Hacker News new | past | comments | ask | show | jobs | submit login

The argument can be adapted almost verbatim for hacker type vs theory type programmers. One is in the problem solver camp the other in the fundamental understanding and theory building camp. Silicon Valley is dominated by hackers and they are constantly re-inventing wheels because of lack of theoretical understanding, e.g. NoSQL, and the theory builders are working on problems that will almost surely collect dust in some dark corner of a university library.



Funny… While I personally like beautiful theory, the last bit of deepish theoretical work I am studying was to solve a particular problem.

I'm currently delving into Earley Parsing, so I can write compilers easily, so I can write DSLs economically, so I can write short programs in any language, so I can spend less time writing those programs, so I can generate less bugs from those programs, so these programs ultimately cost less money$$$.

Then there is Bret Victor, who uses very simple principles to solve the long standing problem of understanding in various domains.

I probably stand in the "the best solutions come from the deepest theories" camp. With the caveat that "deep" does not necessarily mean "complex", on the contrary. Lambda calculus is very deep, but quite simple. So, while I believe problems are the centre of our field, I also believe we need to break down those problems into deep and simple math before we can tackle them efficiently. Not doing so is a recipe for bloat.


> I'm currently delving into Earley Parsing, so I can write compilers easily, so I can write DSLs economically, so I can write short programs in any language, so I can spend less time writing those programs, so I can generate less bugs from those programs, so these programs ultimately cost less money$$$.

'Earley parsing' immediately trips a flag in my memory, so I'll just ask—have you seen Jeffrey Kegler's Marpa parser (http://jeffreykegler.github.io/Marpa-web-site, with associated blog)?

(I don't know you, so I apologise in advance if you are Jeffrey Kegler. :-) )
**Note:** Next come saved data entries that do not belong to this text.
[src/rtl/vga_pkg.sv]
`default_nettype none
// ============================================================================
//  Module   : vga_pkg
//  Brief    : Default 640x480@60 timing constants and the control bundle
//             carried through the sync/blank delay line.
//  Revision : 1.0
// ============================================================================
package vga_pkg;

   localparam int c_hres   = 640;
   localparam int c_vres   = 480;
   localparam int c_h_fp   = 16;
   localparam int c_h_sync = 96;
   localparam int c_h_bp   = 48;
   localparam int c_v_fp   = 10;
   localparam int c_v_sync = 2;
   localparam int c_v_bp   = 33;

   localparam int c_h_total    = c_hres + c_h_fp + c_h_sync + c_h_bp;
   localparam int c_v_total    = c_vres + c_v_fp + c_v_sync + c_v_bp;
   localparam int c_hs_start   = c_hres + c_h_fp;
   localparam int c_hs_end     = c_hs_start + c_h_sync;
   localparam int c_vs_start   = c_vres + c_v_fp;
   localparam int c_vs_end     = c_vs_start + c_v_sync;

   typedef struct packed {
      logic hsync;
      logic vsync;
      logic visible;
   } vga_ctl_t;

   // Inactive level for every delay-line stage: syncs high, not visible
   localparam vga_ctl_t c_ctl_idle = '{hsync: 1'b1, vsync: 1'b1, visible: 1'b0};

endpackage
`default_nettype wire

[src/rtl/vga_delay_line.sv]
`default_nettype none
// ============================================================================
//  Module   : vga_delay_line
//  Brief    : Fixed-depth shift register with async reset to a given value.
//  Revision : 1.0
// ============================================================================
module vga_delay_line #(
   parameter int               WIDTH     = 1,
   parameter int               DEPTH     = 1,
   parameter logic [WIDTH-1:0] RESET_VAL = '0
) (
   input  logic             clk,
   input  logic             rst,
   input  logic [WIDTH-1:0] i_din,
   output logic [WIDTH-1:0] o_dout
);

   logic [WIDTH-1:0] r_sr [DEPTH];

   always_ff @(posedge clk or posedge rst) begin
      if (rst) begin
         for (int i = 0; i < DEPTH; i++) r_sr[i] <= RESET_VAL;
      end else begin
         r_sr[0] <= i_din;
         for (int i = 1; i < DEPTH; i++) r_sr[i] <= r_sr[i-1];
      end
   end

   assign o_dout = r_sr[DEPTH-1];

endmodule
`default_nettype wire

[src/rtl/vga_timing_gen.sv]
`default_nettype none
// ============================================================================
//  Module   : vga_timing_gen
//  Brief    : VGA raster counters, pixel enable, and latency-matched
//             sync/blank/RGB output stage.
//  Revision : 1.0
// ============================================================================
module vga_timing_gen
   import vga_pkg::*;
#(
   parameter int HRES       = c_hres,
   parameter int VRES       = c_vres,
   parameter int H_FP       = c_h_fp,
   parameter int H_SYNC     = c_h_sync,
   parameter int H_BP       = c_h_bp,
   parameter int V_FP       = c_v_fp,
   parameter int V_SYNC     = c_v_sync,
   parameter int V_BP       = c_v_bp,
   parameter int PIX_DIV    = 2,
   parameter int RENDER_LAT = 1
) (
   input  logic       clk,
   input  logic       rst,
   output logic [9:0] x,
   output logic [9:0] y,
   output logic       pix_en,
   output logic       line_start,
   output logic       frame_start,
   input  logic [7:0] in_red,
   input  logic [7:0] in_green,
   input  logic [7:0] in_blue,
   output logic [7:0] red,
   output logic [7:0] green,
   output logic [7:0] blue,
   output logic       hsync,
   output logic       vsync,
   output logic       blank_n,
   output logic       sync_n,
   output logic       vga_clk
);

   localparam int H_TOTAL = HRES + H_FP + H_SYNC + H_BP;
   localparam int V_TOTAL = VRES + V_FP + V_SYNC + V_BP;
   localparam int DIV_W   = (PIX_DIV > 2) ? $clog2(PIX_DIV) : 1;

   localparam logic [DIV_W-1:0] c_div_last = DIV_W'(PIX_DIV - 1);
   localparam logic [DIV_W-1:0] c_div_half = DIV_W'(PIX_DIV / 2);
   localparam logic [9:0]       c_x_last   = 10'(H_TOTAL - 1);
   localparam logic [9:0]       c_y_last   = 10'(V_TOTAL - 1);
   // 11-bit decode bounds so an end value of exactly 1024 still compares
   localparam logic [10:0]      c_hs_lo    = 11'(HRES + H_FP);
   localparam logic [10:0]      c_hs_hi    = 11'(HRES + H_FP + H_SYNC);
   localparam logic [10:0]      c_vs_lo    = 11'(VRES + V_FP);
   localparam logic [10:0]      c_vs_hi    = 11'(VRES + V_FP + V_SYNC);
   localparam logic [10:0]      c_h_vis    = 11'(HRES);
   localparam logic [10:0]      c_v_vis    = 11'(VRES);

   if (H_TOTAL > 1024 || V_TOTAL > 1024) begin : g_bad_total
      $error("vga_timing_gen: H_TOTAL/V_TOTAL exceed 10-bit counters");
   end
   if (PIX_DIV < 2 || RENDER_LAT < 1) begin : g_bad_div_lat
      $error("vga_timing_gen: PIX_DIV must be >= 2 and RENDER_LAT >= 1");
   end

   logic [DIV_W-1:0] r_div;
   logic [9:0]       r_x, r_y;
   logic             r_pix_en, r_line_start, r_frame_start, r_vga_clk;
   logic             w_tick;
   vga_ctl_t         w_raw, w_dly, r_out;
   logic [7:0]       r_red, r_green, r_blue;

   assign w_tick = (r_div == c_div_last);

   always_ff @(posedge clk or posedge rst) begin
      if (rst) begin
         r_div         <= '0;
         r_x           <= '0;
         r_y           <= '0;
         r_pix_en      <= 1'b0;
         r_line_start  <= 1'b0;
         r_frame_start <= 1'b0;
         r_vga_clk     <= 1'b0;
      end else begin
         r_div         <= w_tick ? '0 : r_div + 1'b1;
         r_pix_en      <= w_tick;
         r_line_start  <= 1'b0;
         r_frame_start <= 1'b0;
         r_vga_clk     <= (r_div >= c_div_half);
         if (w_tick) begin
            if (r_x == c_x_last) begin
               r_x          <= '0;
               r_line_start <= 1'b1;
               if (r_y == c_y_last) begin
                  r_y           <= '0;
                  r_frame_start <= 1'b1;
               end else begin
                  r_y <= r_y + 1'b1;
               end
            end else begin
               r_x <= r_x + 1'b1;
            end
         end
      end
   end

   always_comb begin
      w_raw         = c_ctl_idle;
      w_raw.hsync   = !(({1'b0, r_x} >= c_hs_lo) && ({1'b0, r_x} < c_hs_hi));
      w_raw.vsync   = !(({1'b0, r_y} >= c_vs_lo) && ({1'b0, r_y} < c_vs_hi));
      w_raw.visible = ({1'b0, r_x} < c_h_vis) && ({1'b0, r_y} < c_v_vis);
   end

   // Matches the renderer's latency so control meets its colour data
   vga_delay_line #(
      .WIDTH     ($bits(vga_ctl_t)),
      .DEPTH     (RENDER_LAT),
      .RESET_VAL (c_ctl_idle)
   ) u_ctl_dly (
      .clk    (clk),
      .rst    (rst),
      .i_din  (w_raw),
      .o_dout (w_dly)
   );

   always_ff @(posedge clk or posedge rst) begin
      if (rst) begin
         r_out   <= c_ctl_idle;
         r_red   <= '0;
         r_green <= '0;
         r_blue  <= '0;
      end else begin
         r_out   <= w_dly;
         r_red   <= w_dly.visible ? in_red   : 8'h00;
         r_green <= w_dly.visible ? in_green : 8'h00;
         r_blue  <= w_dly.visible ? in_blue  : 8'h00;
      end
   end

   assign x           = r_x;
   assign y           = r_y;
   assign pix_en      = r_pix_en;
   assign line_start  = r_line_start;
   assign frame_start = r_frame_start;
   assign red         = r_red;
   assign green       = r_green;
   assign blue        = r_blue;
   assign hsync       = r_out.hsync;
   assign vsync       = r_out.vsync;
   assign blank_n     = r_out.visible;
   assign sync_n      = 1'b0;
   assign vga_clk     = r_vga_clk;

endmodule
`default_nettype wire
[src/rtl/rc4_pkg.sv]
// Shared types and constants for the RC4 key search controller slice.
package rc4_pkg;

  localparam int KEY_WIDTH    = 24;
  localparam int S_ADDR_WIDTH = 8;
  localparam int S_DATA_WIDTH = 8;

  typedef enum logic [3:0] {
    IDLE,
    INIT_GO,
    INIT_WAIT,
    SHUF_GO,
    SHUF_WAIT,
    DEC_GO,
    DEC_WAIT,
    NEXT_KEY,
    DONE
  } rc4_ctrl_state_t;

  typedef enum logic [1:0] {
    PH_NONE,
    PH_INIT,
    PH_SHUF,
    PH_DEC
  } rc4_phase_t;

  // Which engine owns the S port in a given controller state.
  function automatic rc4_phase_t phase_of(input rc4_ctrl_state_t st);
    case (st)
      INIT_GO, INIT_WAIT: phase_of = PH_INIT;
      SHUF_GO, SHUF_WAIT: phase_of = PH_SHUF;
      DEC_GO, DEC_WAIT:   phase_of = PH_DEC;
      default:            phase_of = PH_NONE;
    endcase
  endfunction

endpackage

[src/rtl/rc4_key_search_ctrl_if.sv]
// Handshake and S-memory bus between the key search controller and its phase engines.
interface rc4_key_search_ctrl_if
  import rc4_pkg::*;
#(
  parameter int KEY_WIDTH  = rc4_pkg::KEY_WIDTH,
  parameter int ADDR_WIDTH = rc4_pkg::S_ADDR_WIDTH,
  parameter int DATA_WIDTH = rc4_pkg::S_DATA_WIDTH
) ();

  logic                  start;
  logic                  busy;
  logic                  done;
  logic                  found;
  logic [KEY_WIDTH-1:0]  key;

  logic                  init_start;
  logic                  shuffle_start;
  logic                  decrypt_start;
  logic                  init_fin;
  logic                  shuffle_fin;
  logic                  decrypt_fin;
  logic                  decrypt_valid;

  logic [ADDR_WIDTH-1:0] init_addr;
  logic [ADDR_WIDTH-1:0] shuffle_addr;
  logic [ADDR_WIDTH-1:0] decrypt_addr;
  logic [DATA_WIDTH-1:0] init_wdata;
  logic [DATA_WIDTH-1:0] shuffle_wdata;
  logic [DATA_WIDTH-1:0] decrypt_wdata;
  logic                  init_wren;
  logic                  shuffle_wren;
  logic                  decrypt_wren;

  logic [ADDR_WIDTH-1:0] s_addr;
  logic [DATA_WIDTH-1:0] s_wdata;
  logic                  s_wren;

  // Controller side.
  modport master (
    input  start, init_fin, shuffle_fin, decrypt_fin, decrypt_valid,
           init_addr, shuffle_addr, decrypt_addr,
           init_wdata, shuffle_wdata, decrypt_wdata,
           init_wren, shuffle_wren, decrypt_wren,
    output busy, done, found, key,
           init_start, shuffle_start, decrypt_start,
           s_addr, s_wdata, s_wren
  );

  // Engine / host side.
  modport slave (
    output start, init_fin, shuffle_fin, decrypt_fin, decrypt_valid,
           init_addr, shuffle_addr, decrypt_addr,
           init_wdata, shuffle_wdata, decrypt_wdata,
           init_wren, shuffle_wren, decrypt_wren,
    input  busy, done, found, key,
           init_start, shuffle_start, decrypt_start,
           s_addr, s_wdata, s_wren
  );

endinterface

[src/rtl/s_mem_port_mux.sv]
// 3:1 S-memory port mux; the selected phase engine drives the single S port,
// and with no owner the port is parked at zero so nothing is written.
module s_mem_port_mux
  import rc4_pkg::*;
#(
  parameter int ADDR_WIDTH = rc4_pkg::S_ADDR_WIDTH,
  parameter int DATA_WIDTH = rc4_pkg::S_DATA_WIDTH
) (
  input  rc4_phase_t            phase_i,
  input  logic [ADDR_WIDTH-1:0] init_addr_i,
  input  logic [DATA_WIDTH-1:0] init_wdata_i,
  input  logic                  init_wren_i,
  input  logic [ADDR_WIDTH-1:0] shuffle_addr_i,
  input  logic [DATA_WIDTH-1:0] shuffle_wdata_i,
  input  logic                  shuffle_wren_i,
  input  logic [ADDR_WIDTH-1:0] decrypt_addr_i,
  input  logic [DATA_WIDTH-1:0] decrypt_wdata_i,
  input  logic                  decrypt_wren_i,
  output logic [ADDR_WIDTH-1:0] s_addr_o,
  output logic [DATA_WIDTH-1:0] s_wdata_o,
  output logic                  s_wren_o
);

  // Route the owning engine's request to the S port.
  always_comb begin
    s_addr_o  = '0;
    s_wdata_o = '0;
    s_wren_o  = 1'b0;
    case (phase_i)
      PH_INIT: begin
        s_addr_o  = init_addr_i;
        s_wdata_o = init_wdata_i;
        s_wren_o  = init_wren_i;
      end
      PH_SHUF: begin
        s_addr_o  = shuffle_addr_i;
        s_wdata_o = shuffle_wdata_i;
        s_wren_o  = shuffle_wren_i;
      end
      PH_DEC: begin
        s_addr_o  = decrypt_addr_i;
        s_wdata_o = decrypt_wdata_i;
        s_wren_o  = decrypt_wren_i;
      end
      default: ;
    endcase
  end

endmodule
Oh. My. I have to read this. And those 40 pages too: https://doc-0s-0c-apps-viewer.googleusercontent.com/viewer/s...

Okay, a cursory look shows this will only work on context-free grammar. I have read another paper showing that you can add some context sensitivity to Earley parsers, I hope you can do that with Marpa parsers as well: ultimately, I want to combine the generality of Earley parsing with the expressive power of Parsing Expression Grammars.

Damn, though. If Marpa parsing is a good as its promises, I may have to jump ship again. (The first time I did was when going from PEGs to Earley.)


I disagree about Bret Victor. There is nothing simple about the principles that he uses. In fact you need a whole lot of very deep theoretical understanding to even get to the point of Bret's abilities. Time traveling debuggers for one are very advanced technology. If anything Bret Victor is applying very advanced theory to mundane domains like programming.


Bret Victor's field is, "Applied Advanced Complex Simplicity."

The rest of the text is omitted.